A new way to be neighborly
Social network Nextdoor facilitates online community connections.
Back in the halcyon days when people knew their neighbors, folks sat on the front porch and talked about what was going on in the community.
Thanks to a free and private social network for neighborhoods called Nextdoor, neighbors are connecting on a hyperlocal level over high-speed connections and computer screens.
“Technology has made out friendship and business communities a lot stronger,” says Nirav Tolia, Nextdoor co-founder and CEO. “But we found it interesting that technology hadn’t done a lot to strengthen what we believe is one of the most important communities of them all, and that’s the community right outside your front door.”
Nextdoor is a secure website and mobile app whose members must verify they live in the neighborhood. As people join, they can ask questions, exchange advice and alert other members to lost pets, coyote sightings or burglaries as well as spread word about new businesses, yard sales and community events.
When the street clock in Kenneth Village was running slow, a resident of the northwest Glendale, Calif., neighborhood started a GoFundMe campaign to fix it. The resident shared the link with
Nextdoor Glenwood North community members, which includes Davidia Barba, who introduced Nextdoor to her neighborhood after a rash of burglaries.
“We ended up with $3,500, and he arranged to have the clock fixed,” Barba says, adding another member used Nextdoor to organize
a fundraiser that ultimately put a Glendale float back in the Tournament of Roses Parade. “It’s a very proactive group.”
The latest activity pops up on the home page.

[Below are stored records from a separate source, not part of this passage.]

===== config.mk =====
export PLATFORM = sky130hd
export DESIGN_NAME = divekick_key_decoder
export DESIGN_NICKNAME = d
export VERILOG_FILES = /design/src/rtl/divekick_key_decoder.sv
export SDC_FILE = /design/constraint.sdc
export NUM_CORES = 1
export LEC_CHECK = 0
export ABC_CLOCK_PERIOD_IN_PS = 2200
export CORE_UTILIZATION = 30
export CTS_BUF_LIST = sky130_fd_sc_hd__clkbuf_4
export DETAILED_ROUTE_END_ITERATION = 16
export PLACE_DENSITY = 0.58
export SLEW_MARGIN = 20
export SYNTH_ARGS = -nofsm -noshare
export SYNTH_HDL_FRONTEND = slang
export SYNTH_SLANG_ARGS = --single-unit

===== constraint.sdc =====
create_clock -name clk_clk -period 2.2 [get_ports clk_clk]
set_clock_uncertainty 0.2 [all_clocks]
set_input_delay 0.44 -clock clk_clk [delete_from_list [all_inputs] [get_ports clk_clk]]
set_output_delay 0.44 -clock clk_clk [all_outputs]
set_load 0.1 [all_outputs]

To find specific content, the site is organized by categories to allow for easy browsing. An Urgent Alert feature allows neighbors to send out time-sensitive messages via text message and email.
“It’s been great as far as bringing people together,” Barba says, adding there
are times when neighbors argue. “We have 780 members, and everyday more people are coming, on so it’s hard to get everyone to mesh. But overall we’re a pretty cohesive and respectful group.”
Glenwood North is one of the more than 100,000 neighborhoods across the United States that have signed up with Nextdoor since its 2011 launch.
Tolia was in his late 30s, recently married, thinking about starting a family
and in a new house when he helped start the company with Sarah Leary and Prakash Janakiraman, all of whom were older than the typical Silicon Valley entrepreneur.
Where he was in life had an influence.
“My wife and I both grew up in tightknit communities, and we were missing that sense of connection to our neighborhood living in San Francisco versus where I grew up in Texas, and she grew up in Palos Verdes,”
Tolia says. “As time has elapsed, we started to realize that this need for communicating with people around us is not necessarily restricted to newly married folks.”
Pomona, Calif., resident Fred Van Allen started the Nextdoor Lincoln Park Historic community as a vehicle for getting out word about his open houses.
Allen, a Realtor with First Team, is a vintage home expert who lives and sells real estate in the historic district of Lincoln Park. But it’s since evolved into more of a community chat room where users get in passionate debates about politics, promote and recap what was said at Neighborhood Watch meetings or alert users (including police) to new homeless encampments.
“It’s just like talking on the front porch in the old days except we’re doing it on the computer, and people just love it,” he says. “It’s community.”